IN RE: David WOOD, Appellant, v. Robert DENNISON, as Chair of the New York State Board of Parole, Respondent.

Decided: January 26, 2006

Before:  CARDONA, P.J., CREW III, PETERS, ROSE and LAHTINEN, JJ. David Wood, Warwick, appellant pro se. Eliot Spitzer, Attorney General, Albany (Julia M. Sheridan of counsel), for respondent.

Appeal from a judgment of the Supreme Court (Canfield, J.), entered July 11, 2005 in Albany County, which dismissed petitioner's application, in a proceeding pursuant to CPLR article 78, to review a determination of the Board of Parole denying petitioner's request for parole release.

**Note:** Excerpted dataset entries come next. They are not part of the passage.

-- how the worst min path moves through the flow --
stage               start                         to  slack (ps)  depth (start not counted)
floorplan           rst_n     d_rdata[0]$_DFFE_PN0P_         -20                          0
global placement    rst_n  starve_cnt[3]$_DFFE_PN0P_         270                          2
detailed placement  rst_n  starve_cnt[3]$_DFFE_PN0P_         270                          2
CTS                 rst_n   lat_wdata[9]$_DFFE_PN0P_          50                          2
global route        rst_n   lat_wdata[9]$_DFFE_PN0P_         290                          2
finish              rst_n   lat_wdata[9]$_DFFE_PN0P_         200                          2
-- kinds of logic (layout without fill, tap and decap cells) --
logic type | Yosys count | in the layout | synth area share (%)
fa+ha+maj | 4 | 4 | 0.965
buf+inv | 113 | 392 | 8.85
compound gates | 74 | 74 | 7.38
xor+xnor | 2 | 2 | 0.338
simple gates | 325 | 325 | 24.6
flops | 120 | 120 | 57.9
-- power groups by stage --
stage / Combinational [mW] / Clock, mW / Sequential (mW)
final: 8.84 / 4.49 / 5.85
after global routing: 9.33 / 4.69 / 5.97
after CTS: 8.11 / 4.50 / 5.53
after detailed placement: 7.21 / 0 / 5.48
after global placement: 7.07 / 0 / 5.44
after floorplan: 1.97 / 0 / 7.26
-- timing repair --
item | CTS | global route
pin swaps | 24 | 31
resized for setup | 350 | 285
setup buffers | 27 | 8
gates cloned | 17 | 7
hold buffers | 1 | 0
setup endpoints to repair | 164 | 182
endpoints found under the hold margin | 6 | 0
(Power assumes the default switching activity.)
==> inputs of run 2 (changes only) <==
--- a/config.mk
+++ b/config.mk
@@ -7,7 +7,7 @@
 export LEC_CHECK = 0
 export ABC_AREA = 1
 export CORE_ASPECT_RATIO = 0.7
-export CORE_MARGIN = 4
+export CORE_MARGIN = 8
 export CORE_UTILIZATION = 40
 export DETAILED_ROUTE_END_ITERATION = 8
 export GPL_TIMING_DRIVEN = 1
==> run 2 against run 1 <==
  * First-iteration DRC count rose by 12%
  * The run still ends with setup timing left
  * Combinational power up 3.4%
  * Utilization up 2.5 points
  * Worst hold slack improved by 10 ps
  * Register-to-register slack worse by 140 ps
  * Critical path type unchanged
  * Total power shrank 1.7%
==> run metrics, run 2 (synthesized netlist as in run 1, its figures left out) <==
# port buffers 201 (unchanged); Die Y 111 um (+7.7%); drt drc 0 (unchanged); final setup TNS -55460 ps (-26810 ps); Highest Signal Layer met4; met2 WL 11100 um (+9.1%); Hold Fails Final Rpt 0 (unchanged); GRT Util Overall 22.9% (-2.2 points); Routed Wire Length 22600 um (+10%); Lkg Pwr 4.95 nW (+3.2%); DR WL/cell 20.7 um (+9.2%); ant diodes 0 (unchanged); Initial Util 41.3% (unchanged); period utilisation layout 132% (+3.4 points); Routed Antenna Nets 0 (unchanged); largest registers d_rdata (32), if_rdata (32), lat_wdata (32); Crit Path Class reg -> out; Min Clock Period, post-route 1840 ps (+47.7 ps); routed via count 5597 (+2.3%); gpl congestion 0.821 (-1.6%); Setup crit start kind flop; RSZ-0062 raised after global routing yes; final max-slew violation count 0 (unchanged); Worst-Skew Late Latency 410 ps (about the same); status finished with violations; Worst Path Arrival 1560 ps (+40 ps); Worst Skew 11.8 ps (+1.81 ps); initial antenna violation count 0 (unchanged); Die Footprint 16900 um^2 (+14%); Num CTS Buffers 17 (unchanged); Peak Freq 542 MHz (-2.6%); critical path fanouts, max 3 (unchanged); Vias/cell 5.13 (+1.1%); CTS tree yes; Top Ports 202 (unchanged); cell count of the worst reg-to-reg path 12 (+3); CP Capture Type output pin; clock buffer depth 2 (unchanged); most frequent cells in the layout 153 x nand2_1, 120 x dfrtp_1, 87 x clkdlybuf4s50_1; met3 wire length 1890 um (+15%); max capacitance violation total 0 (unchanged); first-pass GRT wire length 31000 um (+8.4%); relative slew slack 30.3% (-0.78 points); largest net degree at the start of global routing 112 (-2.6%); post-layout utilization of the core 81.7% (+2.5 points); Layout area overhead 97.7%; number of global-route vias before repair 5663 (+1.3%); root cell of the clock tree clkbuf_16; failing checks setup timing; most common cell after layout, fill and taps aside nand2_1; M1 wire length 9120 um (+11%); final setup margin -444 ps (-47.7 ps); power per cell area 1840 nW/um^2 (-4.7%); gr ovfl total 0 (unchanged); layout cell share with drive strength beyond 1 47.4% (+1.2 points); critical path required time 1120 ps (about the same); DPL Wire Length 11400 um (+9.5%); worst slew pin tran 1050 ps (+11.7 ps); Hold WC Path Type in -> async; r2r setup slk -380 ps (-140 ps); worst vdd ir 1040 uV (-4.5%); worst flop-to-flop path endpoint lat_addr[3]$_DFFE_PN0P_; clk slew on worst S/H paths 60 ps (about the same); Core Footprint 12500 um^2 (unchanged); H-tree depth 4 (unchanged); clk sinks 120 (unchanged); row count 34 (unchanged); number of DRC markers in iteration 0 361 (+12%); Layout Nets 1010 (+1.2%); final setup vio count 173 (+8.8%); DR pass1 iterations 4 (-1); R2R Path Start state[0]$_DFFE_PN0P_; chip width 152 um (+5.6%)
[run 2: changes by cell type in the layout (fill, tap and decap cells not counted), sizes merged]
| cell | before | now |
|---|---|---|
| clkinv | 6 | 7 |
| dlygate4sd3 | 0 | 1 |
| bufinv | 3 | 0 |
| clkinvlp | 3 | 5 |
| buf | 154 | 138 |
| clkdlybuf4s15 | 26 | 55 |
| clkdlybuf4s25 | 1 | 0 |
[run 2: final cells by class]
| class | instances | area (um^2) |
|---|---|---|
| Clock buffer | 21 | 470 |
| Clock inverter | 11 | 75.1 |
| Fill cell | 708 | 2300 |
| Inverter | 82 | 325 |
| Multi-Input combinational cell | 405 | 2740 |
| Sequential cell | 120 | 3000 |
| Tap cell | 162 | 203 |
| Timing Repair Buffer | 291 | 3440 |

In 1984, petitioner was convicted of two counts of murder in the second degree and two counts of criminal possession of a weapon in the second degree in connection with the shooting death of his girlfriend and a male acquaintance.   He was sentenced to concurrent prison terms of 20 years to life on the murder charges and 5 to 15 years on the weapons charges.   He made his first appearance before the Board of Parole in July 2003.   At the conclusion of the hearing, his request for release on parole was denied and he was held for an additional 24 months.   The denial was upheld on administrative appeal.   Petitioner then commenced this CPLR article 78 proceeding challenging the Board's decision.   Following joinder of issue, Supreme Court dismissed the petition and petitioner's scheduled reappearance before the Board was postponed until January 2006.

 We affirm.   The Board considered the relevant factors set forth in Executive Law § 259-i, including the serious nature of petitioner's crimes, his minimal criminal history, numerous program accomplishments and postrelease plans, in denying his request for release (see Matter of Abascal v. New York State Bd. of Parole, 23 A.D.3d 740, 741, 802 N.Y.S.2d 803 [2005];  Matter of Aulet v. Travis, 17 A.D.3d 883, 884, 793 N.Y.S.2d 257 [2005] ).   Although the Board placed particular emphasis on the serious nature of petitioner's crimes, it was not required to give each statutory factor equal weight (see Matter of Zhang v. Travis, 10 A.D.3d 828, 829, 782 N.Y.S.2d 156 [2004];  Matter of De La Cruz v. Travis, 10 A.D.3d 789, 790, 781 N.Y.S.2d 798 [2004] ).   Moreover, while one of the Board members incorrectly stated at the beginning of the hearing that petitioner was convicted of murder in the first degree, this inaccuracy was not relied upon by the Board in making its decision, as it properly noted petitioner's conviction of murder in the second degree.   Finally, we reject petitioner's suggestion that the Board's determination was premised upon an unwritten executive policy to deny parole to violent felons (see Matter of Almeyda v. Travis, 21 A.D.3d 1200, 800 N.Y.S.2d 856 [2005], lv. denied 6 N.Y.3d 703, 811 N.Y.S.2d 335, 844 N.E.2d 790 [Jan. 10, 2006] ).   Insofar as we do not find that the Board's decision demonstrates “ ‘irrationality bordering on impropriety,’ ” we decline to disturb it (Matter of Silmon v. Travis, 95 N.Y.2d 470, 476, 718 N.Y.S.2d 704, 741 N.E.2d 501 [2000], quoting Matter of Russo v. New York State Bd. of Parole, 50 N.Y.2d 69, 77, 427 N.Y.S.2d 982, 405 N.E.2d 225 [1980] ).

ORDERED that the judgment is affirmed, without costs.